After downloading the code of iotdb from https://github.com/apache/incubator-iotdb, you can use the command of mvn clean package -pl hive-connector -am -Dmaven.test.skip=true
to get a hive-connector-X.X.X-jar-with-dependencies.jar
.
Then in hive, use the command of add jar XXX
to add the dependency. For example:
Creating Tsfile-backed Hive tables
Also provide a schema which only contains two fields: time_stamp
and sensor_id
for the table. time_stamp
is the time value of the time series and sensor_id
is the name of the sensor you want to extract from the tsfile to hive such as . The name of the table can be any valid tables names in hive.
Also provide a location from which hive-connector will pull the most current data for the table.
The location must be a specific directory, it can be on your local file system or HDFS if you have set up Hadoop.

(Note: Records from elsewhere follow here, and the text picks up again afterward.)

`config.mk`:
```
export PLATFORM = sky130hd
export DESIGN_NAME = pamc_top
export DESIGN_NICKNAME = d
export VERILOG_FILES = /design/src/pamc_pkg.sv /design/src/pamc_top.sv
export VERILOG_INCLUDE_DIRS = /design/src /design/src/src
export SDC_FILE = /design/constraint.sdc
export NUM_CORES = 1
export LEC_CHECK = 0
export ABC_AREA = 1
export BUFFER_PORTS_ARGS = -buffer_cell sky130_fd_sc_hd__buf_2
export CAP_MARGIN = 20
export CORE_ASPECT_RATIO = 0.75
export CORE_UTILIZATION = 45
export DETAILED_ROUTE_END_ITERATION = 8
export PLACE_DENSITY = 0.83
export SLEW_MARGIN = 20
export SYNTH_ARGS = -nofsm -noshare
export SYNTH_HDL_FRONTEND = slang
export SYNTH_SLANG_ARGS = --single-unit
```
`constraint.sdc`:
```
create_clock -name core_clk -period 1.71 [get_ports core_clk]
set_input_delay 0.0855 -clock core_clk [delete_from_list [all_inputs] [get_ports core_clk]]
set_output_delay 0.0855 -clock core_clk [all_outputs]
set_load 0.05 [all_outputs]
```
===== src/rtl/acc_prescaler.sv =====
// Converter clock tick generator from the cpu clock
module acc_prescaler #(
	parameter int DIV_W = acc_pkg::DIV_W
) (
	input wire logic clk,
	input wire logic reset,
	input wire logic run,
	input wire logic [DIV_W-1:0] divide,
	output logic tick
);
	// Count 2*(divide+1) cycles per tick; two bits wider than divide
	logic [DIV_W+1:0] count_ff;
	logic [DIV_W+1:0] limit;

	always_comb begin
		limit = (DIV_W+2)'(acc_pkg::PRESCALE_MULT) * ({2'b00, divide} + (DIV_W+2)'(1)) - (DIV_W+2)'(1);
	end

	always_ff @(posedge clk) begin
		if (reset || !run) begin
			count_ff <= '0;
		end else if (count_ff >= limit) begin
			count_ff <= '0;
		end else begin
			count_ff <= count_ff + (DIV_W+2)'(1);
		end
	end

	assign tick = run && (count_ff >= limit);
endmodule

If it is in your local file system, the location should look like file:///data/data/sequence/root.baic2.WWS.leftfrontdoor/
At last, you should set the device_id
in TBLPROPERTIES
to the device name you want to analyze.
For example:
CREATE EXTERNAL TABLE IF NOT EXISTS only_sensor_1(
time_stamp TIMESTAMP,
sensor_1 BIGINT)
ROW FORMAT SERDE 'org.apache.iotdb.hive.TsFileSerDe'
STORED AS
INPUTFORMAT 'org.apache.iotdb.hive.TSFHiveInputFormat'
OUTPUTFORMAT 'org.apache.iotdb.hive.TSFHiveOutputFormat'
LOCATION '/data/data/sequence/root.baic2.WWS.leftfrontdoor/'
TBLPROPERTIES ('device_id'='root.baic2.WWS.leftfrontdoor.plc1');
At this point, the Tsfile-backed table can be worked with in Hive like any other table.
Before we do any queries, we should set the hive.input.format
in hive by executing the following command.

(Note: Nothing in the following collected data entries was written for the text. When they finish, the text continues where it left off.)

[src/hdl/mios_pkg.sv]
// Package of constants and types for the multiplexed I/O scanner
package mios_pkg;

   // Register byte offsets
   localparam logic [5:0] REG_CTRL = 6'h00;
   localparam logic [5:0] REG_STATUS = 6'h04;
   localparam logic [5:0] REG_MASK = 6'h08;
   localparam logic [5:0] REG_SWITCH_LO = 6'h0c;
   localparam logic [5:0] REG_SWITCH_HI = 6'h10;
   localparam logic [5:0] REG_MATRIX_0 = 6'h14;
   localparam logic [5:0] REG_DISP_SRC_LO = 6'h24;
   localparam logic [5:0] REG_DISP_SRC_HI = 6'h28;
   localparam logic [5:0] REG_STATE = 6'h2c;

   // Control register field positions
   localparam int CTRL_SW_EN = 0;
   localparam int CTRL_MX_EN = 1;
   localparam int CTRL_DISP_EN = 2;
   localparam int CTRL_DIGIT_COUNT = 4;
   localparam int CTRL_DISP_MODE_LSB = 8;
   localparam int CTRL_TICK_DIV_LSB = 16;

   // Values after reset
   localparam logic [31:0] CTRL_RESET = 32'h0000_0000;
   localparam logic [15:0] TICK_DIV_RESET = 16'h0000;

   // Round lengths in scan cycles
   localparam logic [4:0] SW_ROUND = 5'h10;
   localparam logic [4:0] MX_ROUND = 5'h18;
   localparam logic [4:0] DISP_ROUND = 5'h0c;

   // Digit-count operand values
   localparam logic [15:0] DIGITS_FOUR = 16'h0000;
   localparam logic [15:0] DIGITS_EIGHT = 16'h0001;

   // Output word bit positions
   localparam int SW_FLAG_BIT = 5;
   localparam int MX_FLAG_BIT = 8;
   localparam int DISP_FLAG4_BIT = 8;
   localparam int DISP_FLAG8_BIT = 12;

   // Display control bits
   localparam int DISP_LATCH_INV = 0;
   localparam int DISP_DATA_INV = 1;
   localparam int DISP_EIGHT = 2;

   // Status bit positions
   localparam int ST_SW_ROUND = 0;
   localparam int ST_MX_ROUND = 1;
   localparam int ST_DISP_ROUND = 2;

   // Active function select
   typedef enum logic [1:0] {
      MIOS_IDLE = 2'b00,
      MIOS_SWITCH = 2'b01,
      MIOS_MATRIX = 2'b10,
      MIOS_DISPLAY = 2'b11
   } mios_func_t;

endpackage

[src/hdl/mios_scanner.sv]
// Multiplexed switch, matrix and segment-display scanner with Avalon-MM slave
// Functional notes
// - Four digits when digit operand is 0000 hex, eight when 0001 hex.
// - Switch select and strobe on out bits 0-4; data stored in one or two words.
// - Switch reader completes one full read every 16 ticks, then repeats.
// - Switch round flag on out bit 5 once per 16 ticks.
// - Switch reader restarts from its first tick whenever started.
// - Matrix drives eight selects on out 0-7, reads in 0-7, 64 bits stored.
// - Matrix captures full 64-bit state once every 24 ticks.
// - Matrix round flag on out bit 8 for one tick in every 24.
// - Matrix scan begins at first row whenever started.
// - Display converts four or eight BCD digits from one or two words.
// - Display control picks digit count, latch and data polarity.
// - Display outputs all digits over twelve ticks, then reloads source.
// - Four-digit and eight-digit data, latch and flag bit placements.
//
// The placing of the registers and the Avalon-MM slave port are this design's own decisions.
module mios_scanner
   import mios_pkg::*;
(
   input wire logic clk_in, // System clock, 200 MHz
   input wire logic rst_in, // Async reset, active high
   input wire logic [5:0] avs_address_in, // Byte address
   input wire logic avs_read_in, // Read request
   input wire logic avs_write_in, // Write request
   input wire logic [31:0] avs_writedata_in, // Write data
   input wire logic [3:0] avs_byteenable_in, // Byte lanes
   output logic [31:0] avs_readdata_out, // Read data
   output logic avs_waitrequest_out, // Stall
   input wire logic [7:0] scan_in, // External input word bits 0-7
   output logic [15:0] scan_out, // External output word
   output logic irq_out // Level interrupt
);

   ////////////////////////////////////////////////////////////////////////////
   logic [31:0] ctrl, next_ctrl;
   logic [2:0] status, next_status;
   logic [2:0] mask, next_mask;
   logic [31:0] sw_result, next_sw_result;
   logic [63:0] mx_result, next_mx_result;
   logic [31:0] disp_src, next_disp_src;
   logic [31:0] disp_latched, next_disp_latched;
   logic [4:0] step, next_step;
   logic state_valid, next_state_valid;
   mios_func_t func, next_func;
   logic [15:0] out_word, next_out_word;
   logic [31:0] rdata, next_rdata;
   logic rack, next_rack;
   logic [7:0] in_meta, in_sync;
   logic tick;
   logic [2:0] round_evt;

   // Two flops on the external input before any use
   always_ff @(posedge clk_in or posedge rst_in) begin
      if (rst_in) begin
         in_meta <= 8'h00;
         in_sync <= 8'h00;
      end else begin
         in_meta <= scan_in;
         in_sync <= in_meta;
      end
   end

   mios_tick_gen u_mios_tick_gen (
      .clk_in(clk_in),
      .rst_in(rst_in),
      .div_in(ctrl[CTRL_TICK_DIV_LSB +: 16]),
      .tick_out(tick)
   );

   // Byte-lane merge for software writes
   function automatic logic [31:0] merge(input logic [31:0] old, input logic [31:0] wd, input logic [3:0] be);
      logic [31:0] r;
      r = old;
      for (int i = 0; i < 4; i++) begin
         if (be[i]) begin
            r[i*8 +: 8] = wd[i*8 +: 8];
         end
      end
      return r;
   endfunction

   // BCD digit to seven-segment pattern, gfedcba
   function automatic logic [6:0] seg7(input logic [3:0] d);
      unique case (d)
         4'h0: seg7 = 7'h3f;
         4'h1: seg7 = 7'h06;
         4'h2: seg7 = 7'h5b;
         4'h3: seg7 = 7'h4f;
         4'h4: seg7 = 7'h66;
         4'h5: seg7 = 7'h6d;
         4'h6: seg7 = 7'h7d;
         4'h7: seg7 = 7'h27;
         4'h8: seg7 = 7'h7f;
         4'h9: seg7 = 7'h6f;
         4'ha: seg7 = 7'h77;
         4'hb: seg7 = 7'h7c;
         4'hc: seg7 = 7'h39;
         4'hd: seg7 = 7'h5e;
         4'he: seg7 = 7'h79;
         4'hf: seg7 = 7'h71;
      endcase
   endfunction

   ////////////////////////////////////////////////////////////////////////////
   logic wr_hit;
   logic [7:0] seg_unused;
   assign wr_hit = avs_write_in;
   assign seg_unused = {1'b0, seg7(disp_latched[3:0])};
   assign avs_waitrequest_out = avs_read_in & ~rack;
   assign avs_readdata_out = rdata;
   assign scan_out = out_word;
   assign irq_out = |(status & mask);

   // Register file, status and readback
   always_comb begin
      next_ctrl = ctrl;
      next_mask = mask;
      next_disp_src = disp_src;
      next_state_valid = state_valid;
      next_status = status & ~(wr_hit && avs_address_in == REG_STATUS ? avs_writedata_in[2:0] : 3'h0);
      next_status = next_status | round_evt; // Set beats a same-cycle clear
      next_rack = avs_read_in & ~rack;
      next_rdata = rdata;
      if (wr_hit) begin
         unique case (avs_address_in)
            REG_CTRL: next_ctrl = merge(ctrl, avs_writedata_in, avs_byteenable_in);
            REG_MASK: next_mask = avs_writedata_in[2:0];
            REG_DISP_SRC_LO: next_disp_src[15:0] = avs_writedata_in[15:0];
            REG_DISP_SRC_HI: next_disp_src[31:16] = avs_writedata_in[15:0];
            REG_STATE: next_state_valid = avs_writedata_in == 32'h0000_0000;
            default: next_mask = mask;
         endcase
      end
      if (avs_read_in & ~rack) begin
         unique case (avs_address_in)
            REG_CTRL: next_rdata = ctrl;
            REG_STATUS: next_rdata = {29'h0, status};
            REG_MASK: next_rdata = {29'h0, mask};
            REG_SWITCH_LO: next_rdata = {16'h0, sw_result[15:0]};
            REG_SWITCH_HI: next_rdata = {16'h0, sw_result[31:16]};
            REG_MATRIX_0: next_rdata = {16'h0, mx_result[15:0]};
            REG_MATRIX_0 + 6'h04: next_rdata = {16'h0, mx_result[31:16]};
            REG_MATRIX_0 + 6'h08: next_rdata = {16'h0, mx_result[47:32]};
            REG_MATRIX_0 + 6'h0c: next_rdata = {16'h0, mx_result[63:48]};
            REG_DISP_SRC_LO: next_rdata = {16'h0, disp_src[15:0]};
            REG_DISP_SRC_HI: next_rdata = {16'h0, disp_src[31:16]};
            REG_STATE: next_rdata = {16'h0, out_word};
            default: next_rdata = 32'h0000_0000;
         endcase
      end
   end

   always_ff @(posedge clk_in or posedge rst_in) begin
      if (rst_in) begin
         ctrl <= CTRL_RESET;
         mask <= 3'h0;
         status <= 3'h0;
         disp_src <= 32'h0000_0000;
         state_valid <= 1'b0;
         rack <= 1'b0;
         rdata <= 32'h0000_0000;
      end else begin
         ctrl <= next_ctrl;
         mask <= next_mask;
         status <= next_status;
         disp_src <= next_disp_src;
         state_valid <= next_state_valid;
         rack <= next_rack;
         rdata <= next_rdata;
      end
   end

   ////////////////////////////////////////////////////////////////////////////
   // Scan engines share one step counter; only one function runs at a time
   mios_func_t want;
   logic [2:0] dmode;
   logic [2:0] digit;
   logic [7:0] sample;
   assign dmode = ctrl[CTRL_DISP_MODE_LSB +: 3];
   always_comb begin
      if (!state_valid) begin
         want = MIOS_IDLE;
      end else if (ctrl[CTRL_SW_EN]) begin
         want = MIOS_SWITCH;
      end else if (ctrl[CTRL_MX_EN]) begin
         want = MIOS_MATRIX;
      end else if (ctrl[CTRL_DISP_EN]) begin
         want = MIOS_DISPLAY;
      end else begin
         want = MIOS_IDLE;
      end
   end

   always_comb begin
      next_func = func;
      next_step = step;
      next_out_word = out_word;
      next_sw_result = sw_result;
      next_mx_result = mx_result;
      next_disp_latched = disp_latched;
      round_evt = 3'h0;
      digit = step[3:1];
      sample = in_sync;
      if (want != func) begin
         next_func = want;
         next_step = 5'h00;
         next_out_word = 16'h0000;
         next_disp_latched = disp_src;
      end else if (tick) begin
         next_out_word = 16'h0000;
         unique case (func)
            MIOS_SWITCH: begin
               // Even step selects a digit, odd step samples it
               if (step[0] == 1'b0 && step < 5'h10) begin
                  next_out_word[3:0] = {1'b0, step[3:1]} & 4'h7;
                  next_out_word[4] = 1'b1;
               end else begin
                  if (ctrl[CTRL_DIGIT_COUNT +: 16] == DIGITS_EIGHT || digit < 3'h4) begin
                     next_sw_result[digit*4 +: 4] = sample[3:0];
                  end
               end
               if (step == SW_ROUND - 5'h01) begin
                  next_out_word[SW_FLAG_BIT] = 1'b1;
                  round_evt[ST_SW_ROUND] = 1'b1;
                  next_step = 5'h00;
               end else begin
                  next_step = step + 5'h01;
               end
            end
            MIOS_MATRIX: begin
               // Rows 0-7 over steps 0-15 select then sample; rest idle
               if (step < 5'h10) begin
                  if (step[0] == 1'b0) begin
                     next_out_word[step[3:1]] = 1'b1;
                  end else begin
                     next_mx_result[digit*8 +: 8] = sample;
                  end
               end
               if (step == MX_ROUND - 5'h01) begin
                  next_out_word[MX_FLAG_BIT] = 1'b1;
                  round_evt[ST_MX_ROUND] = 1'b1;
                  next_step = 5'h00;
               end else begin
                  next_step = step + 5'h01;
               end
            end
            MIOS_DISPLAY: begin
               // Steps 0-7 drive data then pulse latch for digits 0-3
               if (step < 5'h08) begin
                  if (dmode[DISP_EIGHT]) begin
                     next_out_word[3:0] = disp_latched[step[2:1]*4 +: 4];
                     next_out_word[7:4] = disp_latched[16 + step[2:1]*4 +: 4];
                     next_out_word[8 + step[2:1]] = step[0];
                  end else begin
                     next_out_word[3:0] = disp_latched[step[2:1]*4 +: 4];
                     next_out_word[4 + step[2:1]] = step[0];
                  end
               end
               if (dmode[DISP_DATA_INV]) begin
                  next_out_word[7:0] = next_out_word[7:0] ^ (dmode[DISP_EIGHT] ? 8'hff : 8'h0f);
               end
               if (dmode[DISP_LATCH_INV]) begin
                  next_out_word[11:4] = next_out_word[11:4] ^ (dmode[DISP_EIGHT] ? 8'hf0 : 8'h0f);
               end
               if (step == DISP_ROUND - 5'h01) begin
                  next_out_word[dmode[DISP_EIGHT] ? DISP_FLAG8_BIT : DISP_FLAG4_BIT] = 1'b1;
                  round_evt[ST_DISP_ROUND] = 1'b1;
                  next_step = 5'h00;
                  next_disp_latched = disp_src;
               end else begin
                  next_step = step + 5'h01;
               end
            end
            MIOS_IDLE: begin
               next_step = 5'h00;
            end
         endcase
      end
   end

   always_ff @(posedge clk_in or posedge rst_in) begin
      if (rst_in) begin
         func <= MIOS_IDLE;
         step <= 5'h00;
         out_word <= 16'h0000;
         sw_result <= 32'h0000_0000;
         mx_result <= 64'h0;
         disp_latched <= 32'h0000_0000;
      end else begin
         func <= next_func;
         step <= next_step;
         out_word <= next_out_word;
         sw_result <= next_sw_result;
         mx_result <= next_mx_result;
         disp_latched <= next_disp_latched;
      end
   end

endmodule

[src/hdl/mios_tick_gen.sv]
// Scan-cycle tick generator: one pulse every div+1 clocks
module mios_tick_gen
   import mios_pkg::*;
(
   input wire logic clk_in, // System clock
   input wire logic rst_in, // Async reset, active high
   input wire logic [15:0] div_in, // Clocks per tick minus one
   output logic tick_out // One-cycle scan tick
);

   logic [15:0] count;
   logic [15:0] next_count;

   // Count up and wrap once the divider value is reached
   always_comb begin
      if (count >= div_in) begin
         next_count = 16'h0000;
      end else begin
         next_count = count + 16'h0001;
      end
   end

   always_ff @(posedge clk_in or posedge rst_in) begin
      if (rst_in) begin
         count <= 16'h0000;
      end else begin
         count <= next_count;
      end
   end

   assign tick_out = (count >= div_in);

endmodule

[config.mk]
export PLATFORM = sky130hd
export DESIGN_NAME = mios_scanner
export DESIGN_NICKNAME = d
export VERILOG_FILES = /design/src/hdl/mios_pkg.sv /design/src/hdl/mios_scanner.sv /design/src/hdl/mios_tick_gen.sv
export SDC_FILE = /design/constraint.sdc
export NUM_CORES = 1
export LEC_CHECK = 0
export ABC_AREA = 1
export BUFFER_PORTS_ARGS = -buffer_cell sky130_fd_sc_hd__buf_4
export CAP_MARGIN = 15
export CORE_MARGIN = 10
export CORE_UTILIZATION = 45
export CTS_CLUSTER_SIZE = 12
export DETAILED_ROUTE_END_ITERATION = 10
export HOLD_SLACK_MARGIN = 0.02
export RECOVER_POWER = 50
export SETUP_SLACK_MARGIN = 0.1
export SKIP_LAST_GASP = 1
export SLEW_MARGIN = 20
export SYNTH_ARGS = -nofsm -noshare
export SYNTH_HDL_FRONTEND = slang
export SYNTH_HIERARCHICAL = 1
export SYNTH_SLANG_ARGS = --single-unit
[constraint.sdc]
create_clock -name clk_in -period 10.07 [get_ports clk_in]
set_clock_uncertainty 0.2 [all_clocks]
set_input_delay 1.007 -clock clk_in [delete_from_list [all_inputs] [get_ports clk_in]]
set_output_delay 1.007 -clock clk_in [all_outputs]
set_load 0.05 [all_outputs]
==> impl_metrics.ini, run 1 <==
[layout]
area_growth_pct = 13.7
nets = 2009
final_common_cell = nand2_1
final_cells = 2348
drive_gt1_share_pct = 8.04
fin_util_pct = 52.3
antenna_cells = 0
final_cell_mix = nand2_1, dfrtp_1, nand3_1

[global_route]
grt_use_total_pct = 24.5
grt_start_max_net_pins = 130
grt_pass1_wl_um = 73900
antenna_found_initial = 0
overflow = 0
grt_pass1_vias = 12200

[cts]
numClockSinks = 284
clk_pin_slew_worst_paths_ns = 0.05
hold_buffers = 0
cts_inserted_buffers = 34
cts.repair.resized = 0
h-tree-depth = 2
clockBufferDepth = 3
cts_tree = yes
clock_latency_ns = 0.51
cts_setup_buffers = 0
cts_root_buf = clkbuf_16

[worst_setup_path]
crit-reg2reg-capture = mx_result[50]
critPathCapture = mx_result[35]
timing.critical_path.from = rst_in
required_ns = 10.37
arrival_ns = 5.63
ff2ff_path_depth = 12
startpoint_type = input port
worstSetupEndpointType = asynchronous set/reset pin
ff2ff_setup_slack_ns = 5.90
r2r_start = ctrl[31]
path_max_fanout = 129
critical_path_class = in -> async

[run_status]
violations = capacitance limit, slew limit
status = complete, but fails checks

[timing]
drv_slew = 165
period_share_pct = 53.0
fin_hold_ws_ns = 0.142
hold_viol = 0
setup_ws_ns = 4.74
slew_headroom_pct = -300
setup_viol = 0
finalSetupTns_ns = 0
rsz0062_at_grt = false
finalCriticalPeriod_ns = 5.33
tightestPinTransition_ns = 5.97
fmax_mhz = 188

[logic_synthesis]
yosysWarningCount = 6
syn_avg_cell_area_um2 = 7.68
synth_cell_types = 45
ys_async_sr_fraction_pct = 100
syn_inst = 1847
synth_seq_cells = 284
netlist_area_mm2 = 0.0142
synth-edff-count = 0
ys.flop_type = dfrtp_1
yosysSeqAreaShare_pct = 50.1

[power]
p_leak_nw = 8.38
ir_worst_vdd_v = 0.000137
power_density_mw_per_mm2 = 196

[worst_hold_path]
hp-class = reg -> reg

[floorplan]
die_height_um = 198
dieArea_mm2 = 0.0390
start_util_pct = 46.0
core_mm2 = 0.0308
fp.dieW_um = 198
num_io_pins = 104
fp-row-count = 64

[placement]
place_ws_ns = 6.29
gp_congestion = 0.989
dpl.cell_count = 2290
place_hpwl_um = 35000
io_buffers = 100

[route]
vias_per_cell = 5.40
routedWlPerCell_um = 20.2
drtIter0Drc = 1279
antenna_left = 0
vias = 12700
wl_um = 47500
drt_first_pass_iters = 6
drcViolationCount = 0

[flow_run]
drv_cap = 2
-- final cells by class --
| cell class | instances | area, um2 |
|---|---|---|
| clock buffers | 51 | 1030 |
| clock inverters | 7 | 116 |
| fillers | 3021 | 14700 |
| inverters | 154 | 579 |
| multi-input cells | 1343 | 6130 |
| flip-flops and latches | 284 | 7110 |
| well taps | 396 | 495 |
| repair buffers | 113 | 664 |
-- power breakdown --
part	switching [mW]	internal, mW	total [mW]
Combinational	0.381	0.150	0.531
Clock	0.487	0.779	1.27
Sequential	0.0991	1.26	1.36
-- flip-flops by register name, summed over array words and instances, names as in the netlist, 13 cells and up --
register / count
u_mios_tick_gen/count: 16
ctrl: 32
disp_latched: 32
disp_src: 32
avs_readdata_out: 32
scan_out: 13
sw_result: 32
mx_result: 64
-- cell usage after synthesis (all sizes together) (11+ instances only) --
library cell / number / area [um2]
clkbuf: 25 / 93.8
nand4: 18 / 113
a22oi: 13 / 97.6
ha: 25 / 313
o21ai: 133 / 666
a21oi: 28 / 144
xor2: 11 / 96.3
dfrtp: 284 / 7110
nand2: 738 / 2830
nand3: 176 / 898
nor3: 18 / 123
buf: 43 / 255
inv: 152 / 571
nor2: 154 / 649
-- through the flow --
stage | total power [mW] | instance area, um2
2_1_floorplan | 1.74 | 14200
3_3_place_gp | 1.90 | 15200
3_5_place_dp | 1.91 | 15200
4_1_cts | 3.17 | 16300
5_1_grt | 3.30 | 16100
6_report | 3.15 | 16100
-- layer usage --
layer  wire (um)  vias up  share of wire, %  global-route usage [%]
li1            -     6043                 -                       -
met4        1870        0               3.9                    9.57
met1       20600     6073                43                    33.1
met5           0        -                 0                       0
met2       21900      477                46                    38.9
met3        3140       93               6.6                    3.80
-- kinds of logic after synthesis --
group                    synth area share [%]
buffers and inverters                    6.54
AND/OR/NAND/NOR                          33.0
other                                  0.0264
XOR/XNOR                                0.741
AO/OA/AOI/OAI                            6.83
flip-flops                               50.1
adder cells (fa/ha/maj)                  2.21
multiplexers                            0.556
-- how the worst min path moves through the flow --
stage                     startpoint          to  slack, ns  cells past startpoint
final                     in_meta[5]  in_sync[5]       0.14                      0
after global routing      in_meta[5]  in_sync[5]       0.14                      0
after CTS                 in_meta[5]  in_sync[5]       0.15                      0
after detailed placement  in_meta[0]  in_sync[0]       0.13                      0
after global placement    in_meta[1]  in_sync[1]       0.13                      0
after floorplan           in_meta[0]  in_sync[0]       0.13                      0
-- critical path, stage by stage --
cell,delay [ns]
clkbuf_1,0.09
clkinvlp_2,3.25
buf_4,1.13
Note: power is estimated with default switching activity, not from simulation.
==> run 2: changes to the inputs <==
Settings changed: ABC_AREA 1 to 0.
Clock period 10.07 ns to 5.3 ns, I/O delays scaled along.
==> run 2 against run 1 <==
  * The run still ends with capacitance limit, slew limit left
  * Total power rose by 58%
  * Worst hold slack lost 0.11 ns
  * Count of clock-buffer cells in the layout shrank 3
  * Via count decreased by 20%
  * Die area is 1.9% lower
  * Critical path type is now reg -> reg
  * Critical endpoint is now mx_result[52]
  * Largest cell class unchanged
  * Highest routed layer unchanged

hive> set hive.input.format=org.apache.hadoop.hive.ql.io.HiveInputFormat;
Now, we already have an external table named only_sensor_1
in hive. We can use any query operations through HQL to analyse it.
For example:
Aggregate Clause Example
hive> select count(*) from only_sensor_1;
Query ID = jackietien_20191016202416_d1e3e233-d367-4453-b39a-2aac9327a3b6
Launching Job 1 out of 1
Number of reduce tasks determined at compile time: 1
In order to change the average load for a reducer (in bytes):
set hive.exec.reducers.bytes.per.reducer=<number>
In order to limit the maximum number of reducers:
set hive.exec.reducers.max=<number>
In order to set a constant number of reducers:
set mapreduce.job.reduces=<number>
Job running in-process (local Hadoop)
2019-10-16 20:24:18,305 Stage-1 map = 0%, reduce = 0%
2019-10-16 20:24:27,443 Stage-1 map = 100%, reduce = 100%
Ended Job = job_local867757288_0002
MapReduce Jobs Launched:
Stage-Stage-1: HDFS Read: 0 HDFS Write: 0 SUCCESS
Total MapReduce CPU Time Spent: 0 msec
OK
Time taken: 11.334 seconds, Fetched: 1 row(s)
What’s Next
We’re currently only supporting read operation. Writing tables to Tsfiles is under development.